The yielding behavior of SiC under high pressure and temperature conditions

Abstract

A large volume cubic anvil press integrated with synchrotron energy-dispersive x-ray diffraction was employed to study the yielding behavior of powdered beta silicon carbide (SiC) under high pressure and high temperature conditions up to 7.4 GPa and 1400 °C. During compression and heating, the x-ray pattern was collected at each pressure–temperature point, and, then, via assessing the peak width of the x-ray diffraction pattern, the strains/stresses developed inside the sample under varied pressure–temperature conditions were determined. From the constitutive response of the sample as a function of pressure and temperature, we did not observe the yielding occurrence in SiC at cold compression.
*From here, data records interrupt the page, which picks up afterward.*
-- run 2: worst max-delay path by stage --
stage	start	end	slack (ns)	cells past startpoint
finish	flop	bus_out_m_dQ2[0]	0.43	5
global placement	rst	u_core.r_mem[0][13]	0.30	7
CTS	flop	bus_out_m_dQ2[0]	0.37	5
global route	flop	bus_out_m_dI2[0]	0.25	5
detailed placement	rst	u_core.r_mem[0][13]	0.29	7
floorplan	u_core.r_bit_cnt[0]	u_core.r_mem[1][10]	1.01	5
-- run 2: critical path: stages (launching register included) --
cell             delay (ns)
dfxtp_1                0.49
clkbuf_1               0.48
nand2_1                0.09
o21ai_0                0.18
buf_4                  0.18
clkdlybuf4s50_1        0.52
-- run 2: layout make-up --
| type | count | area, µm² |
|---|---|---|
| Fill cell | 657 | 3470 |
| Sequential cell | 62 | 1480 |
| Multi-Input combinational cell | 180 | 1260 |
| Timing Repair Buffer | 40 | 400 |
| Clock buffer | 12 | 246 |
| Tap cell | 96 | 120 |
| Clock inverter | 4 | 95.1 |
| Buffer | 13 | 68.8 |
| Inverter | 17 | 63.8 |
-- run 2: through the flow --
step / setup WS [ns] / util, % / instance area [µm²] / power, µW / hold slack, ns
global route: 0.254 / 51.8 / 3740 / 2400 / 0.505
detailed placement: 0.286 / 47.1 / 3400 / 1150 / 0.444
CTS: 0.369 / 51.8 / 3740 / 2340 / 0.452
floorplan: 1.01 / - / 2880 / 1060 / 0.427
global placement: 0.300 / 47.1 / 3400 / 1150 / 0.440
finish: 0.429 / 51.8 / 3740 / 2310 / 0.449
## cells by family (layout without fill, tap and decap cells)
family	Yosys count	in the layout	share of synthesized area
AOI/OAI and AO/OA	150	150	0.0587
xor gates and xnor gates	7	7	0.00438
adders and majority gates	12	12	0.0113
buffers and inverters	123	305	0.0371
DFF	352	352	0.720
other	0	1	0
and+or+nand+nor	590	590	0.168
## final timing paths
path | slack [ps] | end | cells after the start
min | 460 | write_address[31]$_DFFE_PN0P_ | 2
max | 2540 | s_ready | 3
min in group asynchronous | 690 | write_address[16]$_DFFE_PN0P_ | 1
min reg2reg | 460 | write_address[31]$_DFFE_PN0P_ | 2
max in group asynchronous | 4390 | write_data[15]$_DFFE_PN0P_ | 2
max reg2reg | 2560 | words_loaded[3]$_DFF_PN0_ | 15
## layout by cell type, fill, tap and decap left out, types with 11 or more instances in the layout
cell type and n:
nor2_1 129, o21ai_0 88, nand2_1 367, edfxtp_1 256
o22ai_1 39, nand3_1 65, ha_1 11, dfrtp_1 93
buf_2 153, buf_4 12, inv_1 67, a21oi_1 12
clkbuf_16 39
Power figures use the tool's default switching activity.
In contrast, high temperature induces a yielding at 1100 °C with a constant loading pressure of ∼7.4 GPa. By comparison, we found that this material is the most stable, compared with the other three strong ones (diamond, moissanite, and alfa silicon nitride), in terms of the yielding under high pressure and temperature conditions. Along with its much higher pressure and temperature requirements for phase transition and decomposition, SiC is a competent material for the development of novel tools/devices to be used in the harshly extreme working environment, such as deep drilling, high-speed cutting, and aerospace engineering.